Year 2024, , 1313 - 1322, 02.12.2024
https://doi.org/10.35414/akufemubid.1437228

Abstract

Bir organik sentezde genellikle uygun bir baz ile C, O, N gibi atomlara bağlı asidik karakterde bir protonun koparılması gerekir. Bu amaçla uygun baz ve çözücü sisteminin seçimi önemlidir ki sıklıkla güçlü bazlar ve kurutulmuş çözücüler kullanılması gerekir. Kimya Endüstrisinin gelişmesiyle birlikte artan çevre sorunları sebebiyle, kimyasalların ve kimyasal proseslerin çevreye olumsuz etkilerini azaltmayı veya ortadan kaldırmayı amaç edinen "Yeşil Kimya" kavramı gitgide önem kazanmaktadır. Daha ılımlı bazlar, daha zararsız çözücüler içeren çevre dostu organik sentez prosedürlerinin uygulanması hayati derecede önemlidir. Bu prosesler arasında farklı fazlarda çözünebilen reaktiflerin etkileşmesini sağlayarak, reaksiyonların daha kısa sürede ve yüksek verimlerle gerçekleşmesini sağlayan faz transfer katalizli reaksiyonlar öne çıkmaktadır. Faz transfer katalizi sistemleri enerji sarfiyatını azaltmanın yanı sıra, yan ürün oluşumunu da baskılayarak saflaştırma aşamasında daha az çözücü kullanılması gibi ekonomik avantajlarda sunmaktadır. Organik sentezlerde sıklıkla bir kuarterner amonyum tuzu olan tetrabütilamonyum bromür (TBAB) faz transfer katalizörü olarak kullanılır. Son yıllarda kuaterner amonyum bileşiklerinin dimerik yapıda olanları monomerik olanlara göre üstün yüzey aktif özellikleriyle dikkat çekmekte ve bu bileşikler “gemini sürfaktan” olarak adlandırılmaktadır.
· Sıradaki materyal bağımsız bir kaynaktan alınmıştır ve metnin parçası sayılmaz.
===== config.mk =====
export PLATFORM = sky130hd
export DESIGN_NAME = mc_occ_tracker
export DESIGN_NICKNAME = d
export VERILOG_FILES = /design/src/rtl/mc_occ_pkg.sv /design/src/rtl/mc_occ_bitmap.sv /design/src/rtl/mc_occ_rowupd.sv /design/src/rtl/mc_occ_store.sv /design/src/rtl/mc_occ_tracker.sv
export SDC_FILE = /design/constraint.sdc
export NUM_CORES = 2
export LEC_CHECK = 0
export CAP_MARGIN = 20
export CORE_MARGIN = 2
export CORE_UTILIZATION = 60
export DETAILED_ROUTE_END_ITERATION = 6
export PLACE_DENSITY_LB_ADDON = 0.12
export SYNTH_ARGS = -nofsm -noshare
export SYNTH_HDL_FRONTEND = slang
export SYNTH_HIERARCHICAL = 1
export SYNTH_SLANG_ARGS = --single-unit

===== constraint.sdc =====
create_clock -name clk -period 8.1 [get_ports clk]
set_input_delay 2.025 -clock clk [delete_from_list [all_inputs] [get_ports clk]]
set_output_delay 2.025 -clock clk [all_outputs]
set_load 0.005 [all_outputs]
File: src/rtl/mrom_pkg.sv
package mrom_pkg;

    typedef enum logic [1:0] {
        ST_PWRUP   = 2'd0,
        ST_IDLE    = 2'd1,
        ST_ACCESS  = 2'd2,
        ST_RELEASE = 2'd3
    } rd_state_e;

    localparam int OE_ACT_LOW  = 0;
    localparam int OE_ACT_HIGH = 1;
    localparam int OE_FIXED    = 2;

    // Nanoseconds to whole clock cycles, rounded up, never below one.
    function automatic int ns_to_cyc(input int ns, input int clk_ns);
        int c;
        c = (ns + clk_ns - 1) / clk_ns;
        return (c < 1) ? 1 : c;
    endfunction

    function automatic int max2(input int a, input int b);
        return (a > b) ? a : b;
    endfunction

endpackage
Bilim insanları bu bileşiklerin fizikokimyası ve yüzey aktif özellikleri ile ilgili çok sayıda araştırma ortaya koymuşlardır. Fakat bu bileşiklerin tetrabütilamonyum bromür gibi faz transfer katalizli organik sentezlere uygulanması ile ilgili çalışmalar sınırlıdır. Bu çalışmada sekiz farklı dimerik kuaterner amonyum bileşiği sentezlenerek, bu bileşiklerin 3,4-dimetoksifenilasetonitril’in siklopentilasyonunda faz transfer katalizörü olarak davranışı incelenmiştir. Dimerik sürfaktanların 3,4-dimetoksifenilasetonitril’in siklopentilasyon reaksiyonunu geleneksel faz transfer katalizörü TBAB kadar iyi verimlerle katalizlediği, hatta bazı dimerik surfaktanların TBAB’den daha yüksek verimler oluşturduğu tespit edilmiştir.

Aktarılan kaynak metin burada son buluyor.